Okay, my roomaates and I share this computer. One of them is an avid viewer of pornography. He was using the comp the other day, and now, in front of every URL is the URL below: **Not work safe, it takes you to a Russian pornography site, and is written in cerillic(sp?).**

h..p://www.sexyque.com/cgi-bin/proliv/proliv.cgi?

and then the URL. I have downloaded and used AdAware and Spyblaster, and it wont get rid of the prefix URL. What do I need to do to get rid of this, as it redirects at random to XXX sites, and I dont like that, and neither does the gf. PLease help me!!! Thanks in advance for any suggestions.

Fergie

- disabled the link - LWM

Hi fergie,

Posting a HijackThis log is the best way for people to help you with this browser hijack problem.

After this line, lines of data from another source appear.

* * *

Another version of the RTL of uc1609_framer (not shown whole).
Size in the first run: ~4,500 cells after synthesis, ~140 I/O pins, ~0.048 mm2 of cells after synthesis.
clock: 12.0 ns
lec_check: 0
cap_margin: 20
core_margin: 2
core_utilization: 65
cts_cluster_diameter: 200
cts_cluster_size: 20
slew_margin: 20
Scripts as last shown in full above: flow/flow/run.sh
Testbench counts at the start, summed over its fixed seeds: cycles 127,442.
This is an optimization exercise on Yosys and OpenROAD, whose aim is small area, a short achievable clock period and few clock cycles per item, not a production implementation.
Only simulation tests tie the RTL to the original design; equivalence was not proved.
Power and IR drop assume default switching activity.

File: flow/run.sh
#!/bin/bash
# synth_recipe.tcl (not shown) runs the flow's synth.tcl, then flattens the netlist and writes it again
# the make line also repeats each setting of config.mk as NAME=value (left out here)
make -C /OpenROAD-flow-scripts/flow DESIGN_CONFIG=/design/flow/config.mk WORK_HOME=/design/flow/orfs CLKGATE_MAP_FILE= SYNTH_SCRIPT=/design/flow/synth_recipe.tcl finish
File: flow/config.mk
export PLATFORM = sky130hd
export DESIGN_NAME = zemu_bus
export DESIGN_NICKNAME = zemu_bus
export VERILOG_FILES = /design/flow/design.v
export SDC_FILE = /design/flow/constraint.sdc
export NUM_CORES = 4
export LEC_CHECK = 0
export CAP_MARGIN = 20
export CORE_MARGIN = 2
export CORE_UTILIZATION = 45
export CTS_CLUSTER_DIAMETER = 85
export CTS_CLUSTER_SIZE = 22
export PLACE_DENSITY = 0.75
export SETUP_SLACK_MARGIN = 4.5
export SLEW_MARGIN = 20
File: flow/constraint.sdc
create_clock -name core_clock -period 8.0 [get_ports {clk}]
set_input_delay 1.6000 -clock core_clock [delete_from_list [all_inputs] [get_ports {clk}]]
set_output_delay 1.6000 -clock core_clock [all_outputs]
set_load 0.01 [all_outputs]
This is an optimization exercise on Yosys and OpenROAD, whose aim is small area, a short achievable clock period and few clock cycles per item, not a production implementation.
Function was checked by simulation only, so behaviour that the tests miss may differ from the original.
Power is estimated from default activity; no workload was simulated.

// pkt_crc_engine
module pkt_crc_engine (
    input  wire        clk,
    input  wire        rst,
    input  wire        in_valid,
    output wire        in_ready,
    input  wire [1:0]  in_cmd,
    input  wire [7:0]  in_addr,
    input  wire [8:0]  in_data,
    output reg         rsp_valid,
    output reg  [2:0]  rsp_code,
    output reg  [31:0] rsp_data
);
Size: ~59 I/O pins, ~84,000 sq um of cells after synthesis.
clock: 10.0 ns
lec_check: 0
cap_margin: 20
core_margin: 2
core_utilization: 70
cts_cluster_diameter: 80
cts_cluster_size: 25
slew_margin: 40
standard.sh (not shown) runs the stock make flow with config.mk's settings and CLKGATE_MAP_FILE= SYNTH_SCRIPT=/design/flow/synth_recipe.tcl, a recipe that flattens the netlist after the stock synthesis.
==> flow/flow/run.sh <==
#!/bin/bash
set -o pipefail
bash standard.sh SETUP_SLACK_MARGIN=7 finish > standard.log 2>&1
The baseline completed without violations.
Testbench counts at the start, summed over its fixed seeds: cycles 37,634, items 192.
Change:
- CORE_UTILIZATION: 70 -> 60
The changed run went through all stages and came out clean; total power came out higher by 1.9%; setup slack loses 0.011 ns; final area climbs by 0.98%; via count falls by 1.8%; synthesized area stays the same; routed wire length rises by 6.1%; register-to-register slack gains 0.03 ns; count of clock-buffer cells in the layout goes down by 15; utilization shrinks by 10 points.

== job 101 ==
pkt_crc_engine, a different RTL version from the one above (not shown whole).
For scale: roughly 5000 cells after synthesis, roughly 2300 flip-flops, roughly 84000 µm² of cells after synthesis.
Settings: LEC_CHECK=0, CAP_MARGIN=20, CORE_MARGIN=2, CORE_UTILIZATION=78, CTS_CLUSTER_DIAMETER=80, CTS_CLUSTER_SIZE=25, SLEW_MARGIN=40; clock period 10.0 ns.
Scripts as last shown in full above: flow/flow/run.sh
Testbench counts of job 101, summed over its fixed seeds: cycles 37,634, items 192.
The following lists how job 102 was set up differently from job 101:
# job 101
export LEC_CHECK = 0
export CAP_MARGIN = 20
export CORE_MARGIN = 2
export CORE_UTILIZATION = 78
export CTS_CLUSTER_DIAMETER = 80
export CTS_CLUSTER_SIZE = 25
export SLEW_MARGIN = 40
create_clock -name core_clock -period 10.0 [get_ports {clk}]
# job 102
export LEC_CHECK = 0
export CAP_MARGIN = 20
export CORE_MARGIN = 2
export CORE_UTILIZATION = 70
export CTS_CLUSTER_DIAMETER = 80
export CTS_CLUSTER_SIZE = 25
export SLEW_MARGIN = 20
create_clock -name core_clock -period 10.0 [get_ports {clk}]
Notes after the runs:
- Utilization job 101 -> job 102: down
- On largest net degree at the start of global routing: job 102 sits above job 101.
- Going from job 101 to job 102, antenna diode count rose by 1, wire length of the first global-routing pass moved down.
- Job 102 went all the way through the flow, and no timing, DRC or antenna check failed.

## pine
pkt_crc_engine with an RTL version that a note above also has.
Size: ~4900 cells after synthesis, roughly 2300 flip-flops, about 59 I/O pins, about 0.084 sq mm of cells after synthesis.
// pkt_crc_engine
module pkt_crc_engine (
    input  wire        clk,
    input  wire        rst,
    input  wire        in_valid,
    output wire        in_ready,
    input  wire [1:0]  in_cmd,
    input  wire [7:0]  in_addr,
    input  wire [8:0]  in_data,
    output reg         rsp_valid,
    output reg  [2:0]  rsp_code,
    output reg  [31:0] rsp_data
);
    localparam CMD_WR    = 2'd0;
    localparam CMD_RD    = 2'd1;
    localparam CMD_SEAL  = 2'd2;
    localparam CMD_CHECK = 2'd3;
    localparam RSP_OK        = 3'd0;
    localparam RSP_TOO_LARGE = 3'd1;
    localparam RSP_FRAMING   = 3'd2;
    localparam RSP_INTEGRITY = 3'd3;
    localparam RSP_ERR_ARG   = 3'd4;
    localparam SRC_ZERO = 2'd0;
    localparam SRC_BUF  = 2'd1;
    localparam SRC_CRC  = 2'd2;
    reg [7:0] pbuf [0:255];
    integer   j;
    reg        wr1, rd1, seal1, chk1;
    reg [7:0]  addr1;      
    reg [7:0]  rlo;        
    reg [7:0]  rmid;       
    reg [7:0]  data1;      
    reg        m_arg1;     
    reg        m_small1;   
    reg [7:0]  m_pay1;     
    reg [15:0] whn;        
    reg [15:0] wln;        
    reg [7:0]  q0, q1, q2, q3;    
    reg [1:0]  qsel;
    reg        v2;
    reg [2:0]  code2;
    reg [1:0]  src2;
    reg [8:0]  nx;         
    reg [7:0]  rem;        
    reg [31:0] crc;
    reg        busy;
    reg        einit;      
    reg        eseal;
    reg        ea;         
    reg        eb;         
    reg        rdy;
    assign in_ready = rdy;
    wire accept = in_valid && rdy;
    function [31:0] crc_step(input [31:0] c, input [7:0] b);
        integer i;
        reg [31:0] r;
        begin
            r = c ^ {24'd0, b};
            for (i = 0; i < 8; i = i + 1)
                r = r[0] ? ((r >> 1) ^ 32'hEDB88320) : (r >> 1);
            crc_step = r;
        end
    endfunction
  ...
Settings: LEC_CHECK=0, CAP_MARGIN=20, CORE_MARGIN=2, CORE_UTILIZATION=60, CTS_CLUSTER_DIAMETER=80, CTS_CLUSTER_SIZE=25, SLEW_MARGIN=40; clock period 10.0 ns.
==> flow/flow/run.sh <==
#!/bin/bash
set -o pipefail
bash standard.sh SETUP_SLACK_MARGIN=6.7 finish > standard.log 2>&1
Testbench counts of pine, summed over its fixed seeds: cycles 37,634, items 192.
The inputs of maple differ from those of pine as listed below.
- CTS_CLUSTER_DIAMETER no longer set, was 80
- CTS_CLUSTER_SIZE no longer set, was 25
Notes after the runs:
[compare] base=pine new=maple: peak fanout along the critical path -4; synthesized cell count ~0 delta; proportion of cell area spent on the clock network +3.6 points; internal portion of total power +2.3 mW.
As far as total clock sinks goes, pine and maple are indistinguishable; the numbers are identical.
Compared with pine, maple shows reported net switching power that has gone up by more than 10%.
Relative to pine, maple degrades via count.
maple vs pine — required time of the worst setup path rose 0.05 ns.
Relative to pine, logic depth of the worst path, buffers included has gone down in maple.
| proportion of cell area occupied by multi-input gates | maple vs pine | 0.70 points lower |

what the ideal ports hide:
The flow's constraints put no driver on any port. The routed layouts listed below were extracted and timed again, unchanged, in two steps. Step 1 assumes that a clkbuf_16 drives the clock port and a buf_2 every other input. Step 2 also shifts input and output timing later by t, the mid clock arrival at the registers, as if the neighbouring blocks saw the same clock. Three values: ideal ports, drivers, drivers and shift; two values: the first two.
run	t, ns	setup slack, ns	worst setup path at the end	latest minus earliest clock arrival (ns)	worst data-port slew with drivers (ns)
the first run of note 1	0.850	6.778 / 6.704 / 6.257	input to register	0.049 / 0.050	0.07
the second run of note 1	0.849	6.767 / 6.688 / 6.397	input to register	0.045 / 0.045	0.08
job 101	0.823	6.668 / 6.589 / 6.392	input to register	0.031 / 0.030	0.10
job 102	0.829	6.661 / 6.574 / 6.376	input to register	0.041 / 0.042	0.17
pine	0.853	6.639 / 6.639 / 6.123	input to register	0.031 / 0.031	0.08
maple	0.933	6.537 / 6.537 / 6.122	input to register	0.031 / 0.030	0.09
After both steps every run listed still meets setup and hold. The setup slack of the first run of note 1, which loses most, moves by -0.074 ns with the drivers and by -0.521 ns with both steps.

-{ Quote: "Go to http://www.tomcoyote.org/hjt and download "HijackThis!" (via button in the left section with flashing green light next to it). Unzip it. Run the HijackThis.exe file and press the [Scan] button... When the scan is finished, the [Scan] button will change into a [Save Log] button. Press that, save the log somewhere and paste the contents into a post here for us to look at.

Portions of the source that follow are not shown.